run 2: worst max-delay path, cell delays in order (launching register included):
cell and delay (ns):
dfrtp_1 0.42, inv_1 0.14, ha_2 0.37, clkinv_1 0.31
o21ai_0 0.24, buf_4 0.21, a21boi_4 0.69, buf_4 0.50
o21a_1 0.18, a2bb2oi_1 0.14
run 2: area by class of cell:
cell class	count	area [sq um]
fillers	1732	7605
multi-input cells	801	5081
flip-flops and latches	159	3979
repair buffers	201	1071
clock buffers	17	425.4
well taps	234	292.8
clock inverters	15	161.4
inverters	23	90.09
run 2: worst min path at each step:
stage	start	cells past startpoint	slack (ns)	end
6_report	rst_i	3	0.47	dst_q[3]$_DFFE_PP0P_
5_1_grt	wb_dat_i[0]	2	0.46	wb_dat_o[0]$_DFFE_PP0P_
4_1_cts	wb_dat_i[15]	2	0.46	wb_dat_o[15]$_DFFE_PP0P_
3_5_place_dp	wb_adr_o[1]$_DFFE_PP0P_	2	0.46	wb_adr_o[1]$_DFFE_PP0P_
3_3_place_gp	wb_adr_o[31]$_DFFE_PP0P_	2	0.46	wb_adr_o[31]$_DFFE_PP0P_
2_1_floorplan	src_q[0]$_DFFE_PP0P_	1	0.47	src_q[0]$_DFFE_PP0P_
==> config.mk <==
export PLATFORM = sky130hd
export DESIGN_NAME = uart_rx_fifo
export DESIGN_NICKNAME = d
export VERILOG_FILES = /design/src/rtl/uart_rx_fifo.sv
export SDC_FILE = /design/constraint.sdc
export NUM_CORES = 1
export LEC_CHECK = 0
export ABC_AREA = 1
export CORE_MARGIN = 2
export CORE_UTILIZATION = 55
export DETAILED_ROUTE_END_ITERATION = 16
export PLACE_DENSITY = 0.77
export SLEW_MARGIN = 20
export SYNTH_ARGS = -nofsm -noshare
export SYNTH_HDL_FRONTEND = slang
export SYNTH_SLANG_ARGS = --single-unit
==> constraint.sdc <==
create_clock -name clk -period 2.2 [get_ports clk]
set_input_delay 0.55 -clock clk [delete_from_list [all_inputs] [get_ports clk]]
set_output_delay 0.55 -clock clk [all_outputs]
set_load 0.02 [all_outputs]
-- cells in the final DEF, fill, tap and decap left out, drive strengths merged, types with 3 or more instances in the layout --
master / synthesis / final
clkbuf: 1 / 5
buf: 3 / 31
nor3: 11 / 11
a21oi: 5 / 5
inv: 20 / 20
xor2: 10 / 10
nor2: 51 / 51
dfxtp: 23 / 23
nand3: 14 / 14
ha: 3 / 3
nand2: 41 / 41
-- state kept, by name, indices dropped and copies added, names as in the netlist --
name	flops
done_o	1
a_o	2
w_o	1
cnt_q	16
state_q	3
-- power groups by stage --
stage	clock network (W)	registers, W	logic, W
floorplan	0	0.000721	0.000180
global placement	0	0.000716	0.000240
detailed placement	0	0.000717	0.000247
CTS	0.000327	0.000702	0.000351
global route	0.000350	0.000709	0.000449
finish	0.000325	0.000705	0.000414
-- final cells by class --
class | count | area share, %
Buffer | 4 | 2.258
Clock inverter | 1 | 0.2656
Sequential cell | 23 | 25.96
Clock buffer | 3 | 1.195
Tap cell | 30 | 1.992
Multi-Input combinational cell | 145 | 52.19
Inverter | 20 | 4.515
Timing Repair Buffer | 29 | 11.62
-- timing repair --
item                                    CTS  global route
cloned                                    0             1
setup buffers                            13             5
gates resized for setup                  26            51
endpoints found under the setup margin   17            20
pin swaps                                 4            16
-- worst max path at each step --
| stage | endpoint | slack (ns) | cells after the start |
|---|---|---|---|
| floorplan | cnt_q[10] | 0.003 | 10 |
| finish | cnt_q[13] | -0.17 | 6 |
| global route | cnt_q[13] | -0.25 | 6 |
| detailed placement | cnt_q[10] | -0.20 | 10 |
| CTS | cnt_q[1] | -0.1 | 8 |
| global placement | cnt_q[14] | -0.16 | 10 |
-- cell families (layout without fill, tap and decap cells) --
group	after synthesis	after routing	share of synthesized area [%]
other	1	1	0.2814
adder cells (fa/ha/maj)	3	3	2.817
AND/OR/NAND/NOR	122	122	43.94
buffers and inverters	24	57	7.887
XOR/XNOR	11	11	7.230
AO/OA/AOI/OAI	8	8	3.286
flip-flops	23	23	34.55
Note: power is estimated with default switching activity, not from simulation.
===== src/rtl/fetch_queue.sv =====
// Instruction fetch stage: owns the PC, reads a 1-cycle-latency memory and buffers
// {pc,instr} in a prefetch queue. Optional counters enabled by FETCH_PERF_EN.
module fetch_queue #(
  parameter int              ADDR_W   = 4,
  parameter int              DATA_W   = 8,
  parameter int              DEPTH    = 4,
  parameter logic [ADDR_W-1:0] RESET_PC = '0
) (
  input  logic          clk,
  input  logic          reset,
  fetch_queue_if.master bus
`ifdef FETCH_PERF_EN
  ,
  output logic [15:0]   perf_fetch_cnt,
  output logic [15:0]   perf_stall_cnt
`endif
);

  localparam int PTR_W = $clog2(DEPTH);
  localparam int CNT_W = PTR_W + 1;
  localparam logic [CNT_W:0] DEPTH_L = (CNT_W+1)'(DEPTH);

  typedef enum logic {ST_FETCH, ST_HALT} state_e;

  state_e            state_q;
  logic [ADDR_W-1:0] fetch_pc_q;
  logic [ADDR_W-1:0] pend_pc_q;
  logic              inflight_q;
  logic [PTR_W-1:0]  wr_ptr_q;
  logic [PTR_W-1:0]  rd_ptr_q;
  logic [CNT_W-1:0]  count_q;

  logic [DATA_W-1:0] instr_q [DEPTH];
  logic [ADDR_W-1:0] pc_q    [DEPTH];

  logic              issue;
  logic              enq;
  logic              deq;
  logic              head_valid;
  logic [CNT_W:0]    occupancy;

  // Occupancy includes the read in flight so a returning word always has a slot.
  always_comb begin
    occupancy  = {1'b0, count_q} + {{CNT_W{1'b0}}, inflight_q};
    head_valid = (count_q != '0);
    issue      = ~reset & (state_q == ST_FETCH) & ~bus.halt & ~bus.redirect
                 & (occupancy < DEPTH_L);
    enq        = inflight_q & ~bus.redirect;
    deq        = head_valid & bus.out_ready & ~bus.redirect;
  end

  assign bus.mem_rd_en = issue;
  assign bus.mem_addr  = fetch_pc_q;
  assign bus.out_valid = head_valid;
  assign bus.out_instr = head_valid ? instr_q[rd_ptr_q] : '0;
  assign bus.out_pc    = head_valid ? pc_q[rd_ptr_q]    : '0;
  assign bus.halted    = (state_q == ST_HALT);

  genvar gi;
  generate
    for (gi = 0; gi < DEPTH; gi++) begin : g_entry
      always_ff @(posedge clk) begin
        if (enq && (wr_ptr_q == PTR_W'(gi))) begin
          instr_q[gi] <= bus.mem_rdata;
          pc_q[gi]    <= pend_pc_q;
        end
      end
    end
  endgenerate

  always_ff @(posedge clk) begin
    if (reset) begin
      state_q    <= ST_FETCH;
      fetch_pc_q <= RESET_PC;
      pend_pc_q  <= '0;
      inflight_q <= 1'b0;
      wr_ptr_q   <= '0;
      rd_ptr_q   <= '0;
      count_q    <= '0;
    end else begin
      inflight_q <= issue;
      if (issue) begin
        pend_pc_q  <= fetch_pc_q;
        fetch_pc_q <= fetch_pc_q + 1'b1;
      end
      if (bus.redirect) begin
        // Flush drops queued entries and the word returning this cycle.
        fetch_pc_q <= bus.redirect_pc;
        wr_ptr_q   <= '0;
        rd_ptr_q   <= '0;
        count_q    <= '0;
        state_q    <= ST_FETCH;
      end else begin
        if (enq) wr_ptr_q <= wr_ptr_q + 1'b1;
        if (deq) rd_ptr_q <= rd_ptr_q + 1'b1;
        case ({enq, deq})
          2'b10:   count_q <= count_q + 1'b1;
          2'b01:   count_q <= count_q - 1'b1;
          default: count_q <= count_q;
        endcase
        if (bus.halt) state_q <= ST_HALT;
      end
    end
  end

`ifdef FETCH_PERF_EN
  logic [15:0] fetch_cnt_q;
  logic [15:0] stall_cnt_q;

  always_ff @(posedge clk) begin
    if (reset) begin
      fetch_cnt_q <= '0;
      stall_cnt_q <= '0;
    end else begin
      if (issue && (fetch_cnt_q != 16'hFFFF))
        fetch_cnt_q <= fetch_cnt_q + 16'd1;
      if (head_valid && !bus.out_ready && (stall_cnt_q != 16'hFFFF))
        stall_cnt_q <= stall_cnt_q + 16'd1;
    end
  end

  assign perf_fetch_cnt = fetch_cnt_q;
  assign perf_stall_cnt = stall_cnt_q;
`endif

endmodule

##########

Problem description = Copy verbatim, from the listing above, each line from the one containing "nand3: 14 / 14" down to the one containing "Clock inverter | 1 | 0.2656", inclusive.

Expected answer =
nand3: 14 / 14
ha: 3 / 3
nand2: 41 / 41
-- state kept, by name, indices dropped and copies added, names as in the netlist --
name	flops
done_o	1
a_o	2
w_o	1
cnt_q	16
state_q	3
-- power groups by stage --
stage	clock network (W)	registers, W	logic, W
floorplan	0	0.000721	0.000180
global placement	0	0.000716	0.000240
detailed placement	0	0.000717	0.000247
CTS	0.000327	0.000702	0.000351
global route	0.000350	0.000709	0.000449
finish	0.000325	0.000705	0.000414
-- final cells by class --
class | count | area share, %
Buffer | 4 | 2.258
Clock inverter | 1 | 0.2656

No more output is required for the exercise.